We may get some insight on this question from the RADICALS-HD study on hormone duration. The study randomized patients to radiotherapy alone, radiotherapy plus six months of hormone therapy, or radiotherapy plus two years of hormone therapy, and we will hear about the pN1 subset probably at the end of this year.
Ahlgren and colleagues looked at chemotherapy in high-risk patients. This is the SPCG-12 study that randomized 459 patients, including 12% pN1 patients after prostatectomy, to six cycles of docetaxel or surveillance. Median follow-up was 57 months; no improvement in biochemical recurrence-free survival, which was defined as rising PSA above 0.5, was demonstrated. The lack of combination of docetaxel to ADT in this trial and the inclusion of patients not classically considered as very high risk for relapse may explain these negative findings.
While we just heard about data on new hormonal agents in the cN1 setting, we don't have data on that yet for the pN1 setting. There's the DASL-HICAP trial and the 1801, which is currently recruiting a randomized international trial of adding darolutamide to ADT and definitive or salvage radiation in very high-risk prostate cancer, and this study will include a stratification on clinical or pathological pelvic lymph node involvement.
Furthermore, in this setting, there's the NRG-GU008 Innovate study. What's unique about this study is it is focusing only on pN1 disease, pathologically node-positive prostate cancer patients at the time of radical prostatectomy, and currently having a detectable PSA, are randomized to radiotherapy plus ADT for two years versus radiotherapy plus ADT plus apalutamide for two years.
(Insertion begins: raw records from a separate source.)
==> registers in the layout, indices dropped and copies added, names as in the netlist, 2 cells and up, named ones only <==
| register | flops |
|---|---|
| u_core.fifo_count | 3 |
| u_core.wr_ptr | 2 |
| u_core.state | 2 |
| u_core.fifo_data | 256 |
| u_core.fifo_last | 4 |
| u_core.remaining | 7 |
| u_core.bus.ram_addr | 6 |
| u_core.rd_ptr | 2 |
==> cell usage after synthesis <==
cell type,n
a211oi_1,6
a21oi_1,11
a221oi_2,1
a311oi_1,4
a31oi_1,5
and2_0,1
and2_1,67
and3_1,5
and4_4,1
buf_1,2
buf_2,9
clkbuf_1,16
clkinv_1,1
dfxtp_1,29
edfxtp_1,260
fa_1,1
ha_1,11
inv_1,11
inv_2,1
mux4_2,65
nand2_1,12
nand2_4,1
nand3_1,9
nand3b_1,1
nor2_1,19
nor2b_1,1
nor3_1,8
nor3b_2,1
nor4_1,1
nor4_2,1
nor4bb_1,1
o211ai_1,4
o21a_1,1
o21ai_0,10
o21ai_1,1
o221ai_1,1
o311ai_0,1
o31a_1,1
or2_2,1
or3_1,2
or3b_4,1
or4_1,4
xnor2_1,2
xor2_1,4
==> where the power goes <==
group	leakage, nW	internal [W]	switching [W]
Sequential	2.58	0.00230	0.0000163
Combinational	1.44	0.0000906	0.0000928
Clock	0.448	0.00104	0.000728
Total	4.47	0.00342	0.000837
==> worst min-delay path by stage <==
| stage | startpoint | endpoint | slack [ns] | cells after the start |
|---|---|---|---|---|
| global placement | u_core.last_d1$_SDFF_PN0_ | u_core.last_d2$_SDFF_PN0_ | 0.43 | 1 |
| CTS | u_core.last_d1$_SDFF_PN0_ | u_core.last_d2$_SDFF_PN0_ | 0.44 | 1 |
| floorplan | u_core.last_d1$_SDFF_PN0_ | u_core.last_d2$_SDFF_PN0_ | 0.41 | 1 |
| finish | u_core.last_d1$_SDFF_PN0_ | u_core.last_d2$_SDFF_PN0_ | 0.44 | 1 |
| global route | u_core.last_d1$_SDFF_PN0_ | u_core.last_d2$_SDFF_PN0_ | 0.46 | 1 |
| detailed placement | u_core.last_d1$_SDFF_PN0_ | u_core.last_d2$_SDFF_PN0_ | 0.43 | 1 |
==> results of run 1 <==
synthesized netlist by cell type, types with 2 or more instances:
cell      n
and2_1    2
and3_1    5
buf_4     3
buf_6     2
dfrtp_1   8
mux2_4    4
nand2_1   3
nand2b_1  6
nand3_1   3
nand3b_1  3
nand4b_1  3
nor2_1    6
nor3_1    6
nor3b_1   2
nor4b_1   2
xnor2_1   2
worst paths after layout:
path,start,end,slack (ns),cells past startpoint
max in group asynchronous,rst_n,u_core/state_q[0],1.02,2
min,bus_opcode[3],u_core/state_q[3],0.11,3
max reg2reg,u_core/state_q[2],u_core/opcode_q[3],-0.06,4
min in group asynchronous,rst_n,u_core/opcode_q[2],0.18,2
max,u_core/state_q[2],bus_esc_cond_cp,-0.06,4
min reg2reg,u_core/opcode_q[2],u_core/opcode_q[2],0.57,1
<file path="src/rtl/rr_grant_sched.sv">
// Round-robin owner of a shared 3-to-8 select decoder: one grant at a time,
// hold-time preemption unless locked, and a mandatory idle cycle between grants.
module rr_grant_sched #(
  parameter int unsigned N_REQ    = 8,
  parameter int unsigned MAX_HOLD = 16
) (
  input  logic                     clk,
  input  logic                     reset,
  input  logic [N_REQ-1:0]         req,
  input  logic                     lock,
  output logic [$clog2(N_REQ)-1:0] grant_idx,
  output logic                     grant_en,
  output logic                     timeout,
  output logic [7:0]               hold_cnt
);

  localparam int unsigned IDX_W  = $clog2(N_REQ);
  localparam int unsigned CNT_W  = 8;
  localparam logic [CNT_W-1:0] HOLD_LIMIT = CNT_W'(MAX_HOLD);
  localparam logic [CNT_W-1:0] CNT_SAT    = {CNT_W{1'b1}};

  typedef enum logic [0:0] {
    IDLE  = 1'b0,
    GRANT = 1'b1
  } state_e;

  state_e             state_q, state_d;
  logic [IDX_W-1:0]   grant_idx_q, grant_idx_d;
  logic               grant_en_q, grant_en_d;
  logic               timeout_q, timeout_d;
  logic [CNT_W-1:0]   hold_cnt_q, hold_cnt_d;
  logic [IDX_W-1:0]   ptr_q, ptr_d;

  logic               sel_found_c;
  logic [IDX_W-1:0]   sel_idx_c;
  logic               owner_req_c;
  logic               hold_expired_c;
  logic [IDX_W-1:0]   ptr_after_owner_c;

  // First pending requester at or after ptr, wrapping modulo N_REQ.
  always_comb begin
    sel_found_c = 1'b0;
    sel_idx_c   = '0;
    for (int unsigned i = 0; i < N_REQ; i++) begin
      if (!sel_found_c && req[IDX_W'(ptr_q + IDX_W'(i))]) begin
        sel_found_c = 1'b1;
        sel_idx_c   = IDX_W'(ptr_q + IDX_W'(i));
      end
    end
  end

  // >= so that a lock dropped after the limit still preempts on the next edge.
  always_comb begin
    owner_req_c       = req[grant_idx_q];
    hold_expired_c    = !lock && (hold_cnt_q >= HOLD_LIMIT);
    ptr_after_owner_c = IDX_W'(grant_idx_q + IDX_W'(1));
  end

  // Next-state and registered-output logic.
  always_comb begin
    state_d     = state_q;
    grant_idx_d = grant_idx_q;
    grant_en_d  = grant_en_q;
    timeout_d   = 1'b0;
    hold_cnt_d  = hold_cnt_q;
    ptr_d       = ptr_q;

    case (state_q)
      IDLE: begin
        grant_en_d = 1'b0;
        hold_cnt_d = '0;
        if (sel_found_c) begin
          state_d     = GRANT;
          grant_idx_d = sel_idx_c;
          grant_en_d  = 1'b1;
          hold_cnt_d  = CNT_W'(1);
        end
      end

      GRANT: begin
        if (!owner_req_c) begin
          state_d    = IDLE;
          grant_en_d = 1'b0;
          hold_cnt_d = '0;
          ptr_d      = ptr_after_owner_c;
        end else if (hold_expired_c) begin
          state_d    = IDLE;
          grant_en_d = 1'b0;
          timeout_d  = 1'b1;
          hold_cnt_d = '0;
          ptr_d      = ptr_after_owner_c;
        end else if (hold_cnt_q != CNT_SAT) begin
          hold_cnt_d = hold_cnt_q + CNT_W'(1);
        end
      end

      default: begin
        state_d    = IDLE;
        grant_en_d = 1'b0;
        hold_cnt_d = '0;
      end
    endcase
  end

  always_ff @(posedge clk) begin
    if (reset) begin
      state_q     <= IDLE;
      grant_idx_q <= '0;
      grant_en_q  <= 1'b0;
      timeout_q   <= 1'b0;
      hold_cnt_q  <= '0;
      ptr_q       <= '0;
    end else begin
      state_q     <= state_d;
      grant_idx_q <= grant_idx_d;
      grant_en_q  <= grant_en_d;
      timeout_q   <= timeout_d;
      hold_cnt_q  <= hold_cnt_d;
      ptr_q       <= ptr_d;
    end
  end

  assign grant_idx = grant_idx_q;
  assign grant_en  = grant_en_q;
  assign timeout   = timeout_q;
  assign hold_cnt  = hold_cnt_q;

endmodule
</file>
<file path="config.mk">
export PLATFORM = sky130hd
export DESIGN_NAME = rr_grant_sched
export DESIGN_NICKNAME = d
export VERILOG_FILES = /design/src/rtl/rr_grant_sched.sv
export SDC_FILE = /design/constraint.sdc
export NUM_CORES = 1
export LEC_CHECK = 0
export ABC_AREA = 1
export BUFFER_PORTS_ARGS = -buffer_cell sky130_fd_sc_hd__buf_2
export CAP_MARGIN = 20
export CORE_MARGIN = 2
export CORE_UTILIZATION = 40
export DETAILED_ROUTE_END_ITERATION = 10
export GPL_TIMING_DRIVEN = 0
export PLACE_DENSITY = 0.63
export SYNTH_ARGS = -nofsm -noshare
export SYNTH_HDL_FRONTEND = slang
export SYNTH_SLANG_ARGS = --single-unit
</file>
<file path="constraint.sdc">
create_clock -name clk -period 2.51 [get_ports clk]
set_input_delay 0 -clock clk [delete_from_list [all_inputs] [get_ports clk]]
set_output_delay 0 -clock clk [all_outputs]
set_load 0.005 [all_outputs]
</file>
==> results.tsv, run 1 <==
stage	metric	value	unit
outcome	status	completed	
flow_run	cap_viol_max_count	0	
final_layout	postLayoutCellArea	1800	um2
pwr	intPower	0.955	mW
critical_path	start_kind	flop	
sta	setup_viol	0	
detailed_routing	drt_wl_total	3710	um
detailed_routing	ant_nets	0	
placement	place_area	1720	um2
pwr	irDropWorstVdd	0.000488	V
synth	synth_ff_type	dfxtp_1	
clock_network	clkLatencyLatePin	250	ps
grt	grt_use_total	18.3	%
floorplanning	die_height	66.1	um
floorplanning	ioPinCount	24	
final_layout	layoutNonFillerInstCount	318	
synth	synthArstFlopShare	0	%
clock_network	cts_buffers	3	
detailed_routing	avgViaCountPerCell	4.95	
critical_path	reg2regPathDepth	15	
hold_path	min_to	timeout	
critical_path	reg2reg_from	ptr_q[1]	
critical_path	arrival	2410	ps
placement	dp_cells	312	
synth	ys_seq_elements	17	
synth	syn-num-nets	257	
sta	hold_viol	0	
critical_path	worstPathRequired	2650	ps
sta	relSlewSlack	69.0	%
final_layout	antenna_cells	0	
floorplanning	die-area	4370	um2
clock_network	path_clk_slew	60	ps
synth	yosysTopAreaCell	dfxtp_1	
hold_path	min-delay-start	lock	
critical_path	critPathMaxFanout	9	
pwr	p_seq_share	17.9	%
grt	antenna_found_initial	0	
final_layout	nets	287	
pwr	clkPwrFrac	9.4	%
sta	rsz0062_at_grt	no	
clock_network	cts_root_buf	clkbuf_8	
sta	worstMarginPinSlew	461	ps
hold_path	min_path_type	in -> reg	
clock_network	cts_tree	yes	
synth	yosys-top-cells-area	dfxtp_1, nand2_1, nand3_1	
sta	finClkSkew	5.52	ps
synth	synth_edf_count	0	
clock_network	htree_levels	1	
synth	synth.avg_cell_area	6.40	um2
floorplanning	core.rowCount	22	
sta	max_freq	440	MHz
floorplanning	dieWidth	66.1	um
floorplanning	core-area	3690	um2
detailed_routing	avgRoutedWirePerCell	11.7	um
pwr	p_per_area	1170	nW/um2
critical_path	timing_worst_setup_path_type	reg -> reg	
clock_network	clock-sinks	17	
detailed_routing	drtPass1Iterations	4	
hold_path	hold_path_depth	4	
synth	yosysSeqAreaShare	22.1	%
pwr	swShare	54.6	%
grt	grt_overflow	0	
critical_path	r2r_end	grant_idx[1]	
synth	ys_types	29	
critical_path	endpoint_kind	flop	
detailed_routing	vias	1573	
detailed_routing	drc	0	
final_layout	n_fill_cell	410	
pwr	p_leak	0.868	nW
grt	grt_max_degree	11	
sta	drv_slew	0	
grt	grt_pass1_wl	6200	um
grt	grt_pass1_vias	1363	
critical_path	rrSetupSlack	240	ps
synth	synthCells	241	
pwr	power_switching	1.15	mW
final_layout	syn2layout_area_growth	16.5	%
pwr	power_frac_comb	72.7	%
synth	synthesis.area	1540	um2
floorplanning	initial_core_util	41.8	%
placement	hpwlAfterDp	2930	um
placement	gp_congestion	0.807	
synth	synth_top_area_share	22.1	%
clock_network	cts_buffer_depth	2	
sta	post-route-period-util	90.5	%
placement	io_buffers	23	
sta	fin_crit	2270	ps
sta	fin_hold_ws	16.4	ps
synth	ys_warn_count	0	
detailed_routing	dr.first_iter.drc_count	63	
final_layout	drive_above_1_share	21.5	%
<file path="src/rtl/enc_pkg.sv">
// enc_pkg: shared FSM state encoding and pending-vector helper for prio_enc_drain.
package enc_pkg;
  typedef enum logic {ST_IDLE = 1'b0, ST_EMIT = 1'b1} state_t;
  localparam int ENC_MAX_W = 256;
  function automatic logic popcnt_le1(input logic [ENC_MAX_W-1:0] vec);
    return (vec & (vec - ENC_MAX_W'(1))) == '0;
  endfunction
endpackage

</file>
<file path="src/rtl/prio_enc_comb.sv">
// prio_enc_comb: combinational priority encoder, highest or lowest set bit wins per MSB_FIRST.
module prio_enc_comb #(
  parameter int N         = 8,
  parameter int IDX_W     = $clog2(N),
  parameter bit MSB_FIRST = 1'b1
) (
  input  logic [N-1:0]     vec,
  output logic [IDX_W-1:0] idx,
  output logic             any
);
  // Later loop iterations override earlier ones, so the scan order sets the winner.
  always_comb begin
    idx = '0;
    for (int i = 0; i < N; i++)
      if (vec[MSB_FIRST ? i : N-1-i]) idx = IDX_W'(MSB_FIRST ? i : N-1-i);
  end
  assign any = |vec;
endmodule

</file>
<file path="src/rtl/prio_enc_drain.sv">
// prio_enc_drain: accepts a request vector and drains the index of each set bit, one per beat.
// Optional ENC_ONEHOT_CHK_EN adds onehot_err, pulsed on the first beat of a non-one-hot vector.
module prio_enc_drain
  import enc_pkg::*;
#(
  parameter int N         = 8,
  parameter int IDX_W     = $clog2(N),
  parameter bit MSB_FIRST = 1'b1
) (
  input  logic             clk,
  input  logic             rst_n,
  input  logic             in_valid,
  output logic             in_ready,
  input  logic [N-1:0]     in_req,
  output logic             out_valid,
  input  logic             out_ready,
  output logic [IDX_W-1:0] out_idx,
  output logic             out_last,
  output logic             out_zero
`ifdef ENC_ONEHOT_CHK_EN
  ,
  output logic             onehot_err
`endif
);
  state_t           state_q;
  logic [N-1:0]     pend_q;
  logic             zero_q;
  logic [IDX_W-1:0] idx;
  logic             any, emit, last, fire, accept;
  prio_enc_comb #(.N(N), .IDX_W(IDX_W), .MSB_FIRST(MSB_FIRST)) u_enc (
    .vec(pend_q),
    .idx(idx),
    .any(any)
  );
  assign emit      = state_q == ST_EMIT;
  assign last      = !any || popcnt_le1(ENC_MAX_W'(pend_q));
  assign fire      = emit & out_ready;
  assign accept    = !emit & in_valid;
  assign in_ready  = !emit;
  assign out_valid = emit;
  assign out_idx   = emit ? idx : '0;
  assign out_last  = emit & last;
  assign out_zero  = emit & zero_q;
  always_ff @(posedge clk or negedge rst_n) begin
    if (!rst_n) begin
      state_q <= ST_IDLE;
      pend_q  <= '0;
      zero_q  <= 1'b0;
    end else if (accept) begin
      state_q <= ST_EMIT;
      pend_q  <= in_req;
      zero_q  <= in_req == '0;
    end else if (fire) begin
      pend_q  <= pend_q & ~(N'(1) << idx);
      state_q <= last ? ST_IDLE : ST_EMIT;
      zero_q  <= last ? 1'b0 : zero_q;
    end
  end
`ifdef ENC_ONEHOT_CHK_EN
  logic err_q;
  always_ff @(posedge clk or negedge rst_n) begin
    if (!rst_n) err_q <= 1'b0;
    else err_q <= accept & (in_req == '0 || !popcnt_le1(ENC_MAX_W'(in_req)));
  end
  assign onehot_err = err_q;
`endif
endmodule
</file>
$ cat src/rtl/traffic_pkg.sv
// traffic_pkg: shared types for the intersection controller blocks.
//   state_t  : normal-mode sequencer state (IDLE=0, CLEAR=1, GREEN=2)
//   dir_t    : direction index, 2 bits (0..3)
//   NUM_DIRS : number of served directions
package traffic_pkg;
  localparam int NUM_DIRS = 4;

  typedef logic [1:0] dir_t;

  typedef enum logic [1:0] {
    IDLE  = 2'd0,
    CLEAR = 2'd1,
    GREEN = 2'd2
  } state_t;
endpackage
I would like to summarize using this systematic review on the management of pN1 patients, which we performed within the EAU Prostate Cancer Working Group. It includes 26 studies with more than 12,500 men. Ten-year biochemical recurrence-free survival ranged from 28% to 56%, and cancer-specific survival from 72% to 98%. While the majority of men with pN1 disease experience biochemical recurrence after surgery, long-term disease-free survival has been reported in selected patients. We saw that the use of adjuvant radiotherapy with or without ADT was shown to improve survival in men with locally advanced disease and a higher number of positive lymph nodes. Risk stratification, according to pathological Gleason score, the number of positive nodes, and pathological stage, is key for the selection of the optimal postoperative therapy. The uncertainty regarding the optimal management of pN1 disease is reflected in the guidelines, as seen here for the EAU guidelines, which list observation, adjuvant ADT, and radiotherapy plus ADT as management options with a strength rating of weak. Thank you.